Senga’s diagnosis was not too dissimilar.
“I was thinking about a lot of things, and it didn’t come to fruition,” the right-hander said, speaking through an interpreter, before adding, “I used my brain quite a bit today.”
For Senga, who began the year with a 1.47 ERA over his first 73.2 innings before a stint on the IL cost him a month before returning for one outing before the All-Star break, the absence of thought was a good thing.
“I think, ideally, you’re so dominant that you don’t have to think about anything. But, obviously, it’s not easy,” Senga said. “Not thinking too much about myself, thinking about the opposing hitters is the most important thing.”
Perhaps the busy mind was the result of trying to figure out why the Angels hitters – who are some of the most likely strikeout candidates in the majors – seemed to show no interest in swinging at Senga’s forkball, which entered Monday’s start with a 42 percent whiff rate.

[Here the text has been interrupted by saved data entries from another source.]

==> config.mk <==
export PLATFORM = sky130hd
export DESIGN_NAME = blit_stamp_seq
export DESIGN_NICKNAME = d
export VERILOG_FILES = /design/src/rtl/blit_pkg.sv /design/src/rtl/blit_scan_ctr.sv /design/src/rtl/blit_pixel_xform.sv /design/src/rtl/blit_dest_place.sv /design/src/rtl/blit_stamp_seq.sv
export SDC_FILE = /design/constraint.sdc
export NUM_CORES = 1
export LEC_CHECK = 0
export BUFFER_PORTS_ARGS = -buffer_cell sky130_fd_sc_hd__buf_2
export CORE_ASPECT_RATIO = 0.5
export CORE_MARGIN = 4
export CORE_UTILIZATION = 55
export DETAILED_ROUTE_END_ITERATION = 12
export GPL_ROUTABILITY_DRIVEN = 0
export PLACE_DENSITY = 0.89
export SETUP_SLACK_MARGIN = 0.4
export SYNTH_ARGS = -nofsm -noshare
export SYNTH_HDL_FRONTEND = slang
export SYNTH_HIERARCHICAL = 1
export SYNTH_SLANG_ARGS = --single-unit
==> constraint.sdc <==
create_clock -name clk -period 4.9 [get_ports clk]
set_clock_uncertainty 0.05 [all_clocks]
set_input_delay 0.735 -clock clk [delete_from_list [all_inputs] [get_ports clk]]
set_output_delay 0.735 -clock clk [all_outputs]
set_load 0.02 [all_outputs]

“I think towards the beginning of the game they were swinging when it was landing, but throughout the game maybe [I was] too heavy on the offspeed and not enough fastballs,” Senga said. “That’s a conversation we’ll have with the catchers and the pitching coaches.”
In all, Senga did manage five strikeouts and the forkball did garner six whiffs on seven swings, but it was taken for a ball 12 times. And overall, half of the 10 whiffs came on pitches thrown inside the strike zone. Notably, Senga looked displeased when he got Mike Trout swinging in the first inning when the future Hall of Fame slugger whiffed at a forkball that hovered into a dangerous spot.
Before his next start, Senga said he will reflect on what went wrong and make sure it doesn’t happen again. The Mets will hope the thinking between starts will do the trick as they will look to continue to build him back up after he was capped at 80 pitches in his first start of the season’s second half.